Shi Lei was born and lived in Kaifeng. This is his contribution to the Jews of China website:

"There are Chinese Jews in the world. I am one of the Chinese Jews. We live in Kaifeng, China.

Today, Kaifeng is a key tourist town on the banks of the Yellow River, some 600 kilometers southwest of Beijing in East Central China, administrating five counties and five regions; Kaifeng covers an area of 6,444 square kilometers in total. The population is 4.3 million, among whom 700,000 live in urban areas. In Chinese history, seven dynasties established their capitals in Kaifeng. Among the seven dynasties is the Northern Sung Dynasty (960-1127) that Kaifeng was one of the largest cities in the world. Its magnificence, grandness and splendor made it the center of political, economic and cultural activity in China, as well as a flourishing metropolis.

It was during the Northern Sung Dynasty (960-1127) when the Jews of Persia and India came along the Silk Road to Kaifeng. They were cotton cloth merchants and traders. Upon arrival in Kaifeng they were granted an audience at the imperial palace of the Northern Sung Capital. The emperor warmly welcomed them and allowed them to settle in Kaifeng saying "you have come to our China. Respect and preserve the customs of your ancestors, and hand them down here in Kaifeng"

In 1163, the Kaifeng Jews bought a piece of land in the downtown area and built a synagogue. They lived in two lanes close by the synagogue called the North and the South teaching ''Torah'' lanes in order to be able to walk to services on the Shabbat and other holidays.
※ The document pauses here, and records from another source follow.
--- config.mk ---
export PLATFORM = sky130hd
export DESIGN_NAME = brfm_top
export DESIGN_NICKNAME = d
export VERILOG_FILES = /design/src/rtl/brfm_pkg.sv /design/src/rtl/brfm_decode.sv /design/src/rtl/brfm_top.sv
export SDC_FILE = /design/constraint.sdc
export NUM_CORES = 2
export LEC_CHECK = 0
export ABC_AREA = 1
export BUFFER_PORTS_ARGS = -buffer_cell sky130_fd_sc_hd__buf_4
export CORE_UTILIZATION = 54
export DETAILED_ROUTE_END_ITERATION = 16
export GPL_TIMING_DRIVEN = 0
export HOLD_SLACK_MARGIN = 0.08
export PLACE_DENSITY = 0.73
export SLEW_MARGIN = 40
export SYNTH_ARGS = -nofsm -noshare
export SYNTH_HDL_FRONTEND = slang
export SYNTH_HIERARCHICAL = 1
export SYNTH_SLANG_ARGS = --single-unit
--- constraint.sdc ---
create_clock -name MCLK_IN -period 32.5 [get_ports MCLK_IN]
set_input_delay 3.25 -clock MCLK_IN [delete_from_list [all_inputs] [get_ports MCLK_IN]]
set_output_delay 3.25 -clock MCLK_IN [all_outputs]
set_load 0.02 [all_outputs]
--- src/rtl/brfm_pkg.sv ---
// package: address map, field positions and carrier types of the banked register file
package brfm_pkg;
    // data width and address width seen by the core
    localparam int BRFM_DW = 8;
    localparam int BRFM_DIR_AW = 7;
    localparam int BRFM_AW = 8;
    // bank 0 locations (low seven bits)
    localparam logic [6:0] OFS_INDIRECT_DATA_PORT = 7'h00;
    localparam logic [6:0] OFS_TIMER_COUNT = 7'h01;
    localparam logic [6:0] OFS_PROGRAM_COUNTER_LOW = 7'h02;
    localparam logic [6:0] OFS_CORE_FLAGS = 7'h03;
    localparam logic [6:0] OFS_INDIRECT_POINTER = 7'h04;
    localparam logic [6:0] OFS_PORT_PINS = 7'h05;
    localparam logic [6:0] OFS_PROGRAM_COUNTER_LATCH_HIGH = 7'h0A;
    localparam logic [6:0] OFS_INTERRUPT_CONTROL = 7'h0B;
    localparam logic [6:0] OFS_PERIPHERAL_IRQ_FLAGS = 7'h0C;
    localparam logic [6:0] OFS_CONVERSION_RESULT = 7'h1E;
    localparam logic [6:0] OFS_CONVERTER_CONTROL_A = 7'h1F;
    // bank 1 locations (full eight-bit address)
    localparam logic [7:0] OFS_OPTION_CONFIG = 8'h81;
    localparam logic [7:0] OFS_PORT_DIRECTION = 8'h85;
    localparam logic [7:0] OFS_PERIPHERAL_IRQ_ENABLE = 8'h8C;
    localparam logic [7:0] OFS_POWER_CONTROL = 8'h8E;
    localparam logic [7:0] OFS_OSCILLATOR_TRIM = 8'h8F;
    localparam logic [7:0] OFS_CONVERTER_CONTROL_B = 8'h9F;
    // general purpose ram windows
    localparam logic [7:0] GPR0_LO = 8'h20;
    localparam logic [7:0] GPR0_HI = 8'h7F;
    localparam logic [7:0] GPR1_LO = 8'hA0;
    localparam logic [7:0] GPR1_HI = 8'hBF;
    localparam logic [7:0] COMMON_LO = 8'hF0;
    localparam logic [7:0] COMMON_HI = 8'hFF;
    // bank select bit position inside core_flags
    localparam int BANK_SELECT_BIT_POS = 5;
    // storage slots: 17 sfr slots, 96 bank 0 ram, 32 bank 1 ram
    localparam int SFR_SLOTS = 17;
    localparam int GPR0_SLOTS = 96;
    localparam int GPR1_SLOTS = 32;
    localparam int SLOTS = 145;
    localparam int IDX_W = 8;
    localparam logic [7:0] IDX_GPR0 = 8'h11;
    localparam logic [7:0] IDX_GPR1 = 8'h71;
    localparam logic [7:0] IDX_NONE = 8'hFF;
    localparam logic [7:0] DATA_ZERO = 8'h00;
    localparam logic [7:0] PTR_RESET = 8'h00;
    localparam logic [7:0] FLAGS_RESET = 8'h18;
    // one core access
    typedef struct packed {
        logic rd;
        logic wr;
        logic indirect;
        logic [6:0] addr;
        logic [7:0] wdata;
    } brfm_req_s;
    // result of decoding one full address
    typedef struct packed {
        logic hit;
        logic [7:0] idx;
    } brfm_dec_s;
endpackage

--- src/rtl/brfm_decode.sv ---
// decoder: maps a full eight-bit file address to a storage slot
`timescale 1ns/1ns
module brfm_decode
    import brfm_pkg::*;
(
    // full address, bank bit on top
    input wire logic [7:0] addr_in,
    // slot and hit flag
    output brfm_dec_s dec_out
);
    // slot lookup for a full eight-bit address, bank bit on top
    function automatic logic [7:0] sfr_slot(input logic [7:0] a);
        logic [7:0] s;
        s = IDX_NONE;
        // mirrored core registers land on one slot whatever the bank
        unique case (a[6:0])
            OFS_PROGRAM_COUNTER_LOW: s = 8'h01; // RULE_07
            OFS_CORE_FLAGS: s = 8'h02; // RULE_07
            OFS_INDIRECT_POINTER: s = 8'h03; // RULE_07
            OFS_PROGRAM_COUNTER_LATCH_HIGH: s = 8'h04; // RULE_07
            OFS_INTERRUPT_CONTROL: s = 8'h05; // RULE_07
            default: s = IDX_NONE;
        endcase
        if (s == IDX_NONE && !a[7])
        begin
            // bank 0 only registers
            unique case (a[6:0])
                OFS_TIMER_COUNT: s = 8'h00;
                OFS_PORT_PINS: s = 8'h06;
                OFS_PERIPHERAL_IRQ_FLAGS: s = 8'h07;
                OFS_CONVERSION_RESULT: s = 8'h08;
                OFS_CONVERTER_CONTROL_A: s = 8'h09;
                default: s = IDX_NONE;
            endcase
        end
        else if (s == IDX_NONE)
        begin
            // bank 1 only registers
            unique case (a)
                OFS_OPTION_CONFIG: s = 8'h0A;
                OFS_PORT_DIRECTION: s = 8'h0B;
                OFS_PERIPHERAL_IRQ_ENABLE: s = 8'h0C;
                OFS_POWER_CONTROL: s = 8'h0D;
                OFS_OSCILLATOR_TRIM: s = 8'h0E;
                OFS_CONVERTER_CONTROL_B: s = 8'h0F;
                default: s = IDX_NONE;
            endcase
        end
        return s;
    endfunction

    // pure combinational decode
    always_comb
    begin
        dec_out.idx = sfr_slot(addr_in);
        if (addr_in >= GPR0_LO && addr_in <= GPR0_HI)
        begin
            // bank 0 ram, 20h..7Fh
            dec_out.idx = IDX_GPR0 + (addr_in - GPR0_LO); // RULE_08
        end
        else if (addr_in >= COMMON_LO)
        begin
            // common ram: same slot as bank 0 70h..7Fh
            dec_out.idx = IDX_GPR0 + (addr_in - COMMON_LO) + 8'h50; // RULE_06
        end
        else if (addr_in >= GPR1_LO && addr_in <= GPR1_HI)
        begin
            // bank 1 ram, A0h..BFh
            dec_out.idx = IDX_GPR1 + (addr_in - GPR1_LO); // RULE_08
        end
        // everything else stays unimplemented
        dec_out.hit = (dec_out.idx != IDX_NONE); // RULE_02
    end
endmodule

--- src/rtl/brfm_top.sv ---
// top: two-bank data register file with direct and indirect access
`timescale 1ns/1ns
// Functional notes
// RULE_01 - direct address or indirect pointer access
// RULE_02 - unimplemented locations always read zero
// RULE_03 - indirect data port has no storage
// RULE_04 - special registers are static storage cells
// RULE_05 - bank select bit picks direct bank
// RULE_06 - F0h..FFh share bank 0 70h..7Fh
// RULE_07 - core registers mirrored in both banks
// RULE_08 - ram at 20h up and A0h..BFh
module brfm_top
    import brfm_pkg::*;
(
    // clock and reset
    input wire logic MCLK_IN,
    input wire logic RESETN_IN,
    // core access request
    input wire logic RD_IN,
    input wire logic WR_IN,
    input wire logic [6:0] ADDR_IN,
    input wire logic [7:0] WDATA_IN,
    // read answer
    output logic [7:0] RDATA_OUT,
    output logic RVALID_OUT,
    // state seen by the core
    output logic [7:0] POINTER_OUT,
    output logic BANK_OUT
);
    // reset release pipeline
    logic rst_meta_reg;
    logic rst_sync_reg;
    // storage, flip-flops addressed by slot
    logic [7:0] mem_reg [SLOTS];
    logic [7:0] mem_next [SLOTS];
    // registered answer
    logic [7:0] rdata_reg, rdata_next;
    logic rvalid_reg, rvalid_next;
    // decoded request
    brfm_req_s req;
    logic [7:0] full_addr;
    brfm_dec_s dec;
    logic ind_sel;

    // async assert, two-flop release
    always_ff @(posedge MCLK_IN or negedge RESETN_IN)
    begin
        if (!RESETN_IN)
        begin
            rst_meta_reg <= 1'b0;
            rst_sync_reg <= 1'b0;
        end
        else
        begin
            rst_meta_reg <= 1'b1;
            rst_sync_reg <= rst_meta_reg;
        end
    end

    // bundle the request
    always_comb
    begin
        req.rd = RD_IN;
        req.wr = WR_IN;
        req.indirect = (ADDR_IN == OFS_INDIRECT_DATA_PORT); // RULE_03
        req.addr = ADDR_IN;
        req.wdata = WDATA_IN;
    end

    // effective address; pointer slot 3, flags slot 2
    always_comb
    begin
        ind_sel = req.indirect;
        if (ind_sel)
        begin
            // whole eight-bit pointer selects the location
            full_addr = mem_reg[3]; // RULE_01 RULE_03
        end
        else
        begin
            // direct: bank bit on top of the seven instruction bits
            full_addr = {mem_reg[2][BANK_SELECT_BIT_POS], req.addr}; // RULE_01 RULE_05
        end
    end

    // one shared decoder
    brfm_decode u_dec
    (
        .addr_in(full_addr),
        .dec_out(dec)
    );

    // next state of storage and answer
    always_comb
    begin
        for (int i = 0; i < SLOTS; i++)
        begin
            mem_next[i] = mem_reg[i]; // RULE_04
        end
        rdata_next = rdata_reg;
        rvalid_next = req.rd;
        if (req.rd)
        begin
            // a pointer aimed at the port itself has no storage, reads zero
            if (dec.hit)
            begin
                rdata_next = mem_reg[dec.idx];
            end
            else
            begin
                rdata_next = DATA_ZERO; // RULE_02 RULE_03
            end
        end
        if (req.wr && dec.hit)
        begin
            // writes to unimplemented locations are dropped
            mem_next[dec.idx] = req.wdata; // RULE_04 RULE_06 RULE_07
        end
    end

    // registers only; reset clears every storage slot, then loads the flags and pointer reset values
    always_ff @(posedge MCLK_IN or negedge rst_sync_reg)
    begin
        if (!rst_sync_reg)
        begin
            for (int i = 0; i < SLOTS; i++)
            begin
                mem_reg[i] <= DATA_ZERO;
            end
            mem_reg[2] <= FLAGS_RESET;
            mem_reg[3] <= PTR_RESET;
            rdata_reg <= DATA_ZERO;
            rvalid_reg <= 1'b0;
        end
        else
        begin
            for (int i = 0; i < SLOTS; i++)
            begin
                mem_reg[i] <= mem_next[i];
            end
            rdata_reg <= rdata_next;
            rvalid_reg <= rvalid_next;
        end
    end

    // outputs straight from flip-flops
    assign RDATA_OUT = rdata_reg;
    assign RVALID_OUT = rvalid_reg;
    assign POINTER_OUT = mem_reg[3];
    assign BANK_OUT = mem_reg[2][BANK_SELECT_BIT_POS];
endmodule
Religious life started to develop and the Jewish community prospered. However disasters such as fires or the flooding of the Yellow river frequently destroyed the synagogue. Whenever disaster struck the Jews worked together to rebuild their synagogue. A stele was erected each time to commemorate the rebuilding of the synagogue. The Kaifeng Jews erected four steles in total, one each in 1489, 1512, 1663 and 1679. These stele except that of 1663 (which was lost) are currently kept in the Kaifeng Municipal museum. The 4 stele tell us how the Jews entered China, their history in Kaifeng, the origins of their religion and their religious beliefs and practices.

Marco Polo in his diary describes meeting with Jews in China in 1286. He reported that Kublai Khan celebrated Jewish, Christian and Muslim festivals. The only information written by the Chinese about the Jews appeared during the Yuan dynasty in the 13th century when the Chinese government  prohibited the Muslims and Jews from observing  the ritual slaughter of animals, ritual circumcision and the practice of marrying the brother of one's husband who died, since these customs were common to both Muslims and Jews.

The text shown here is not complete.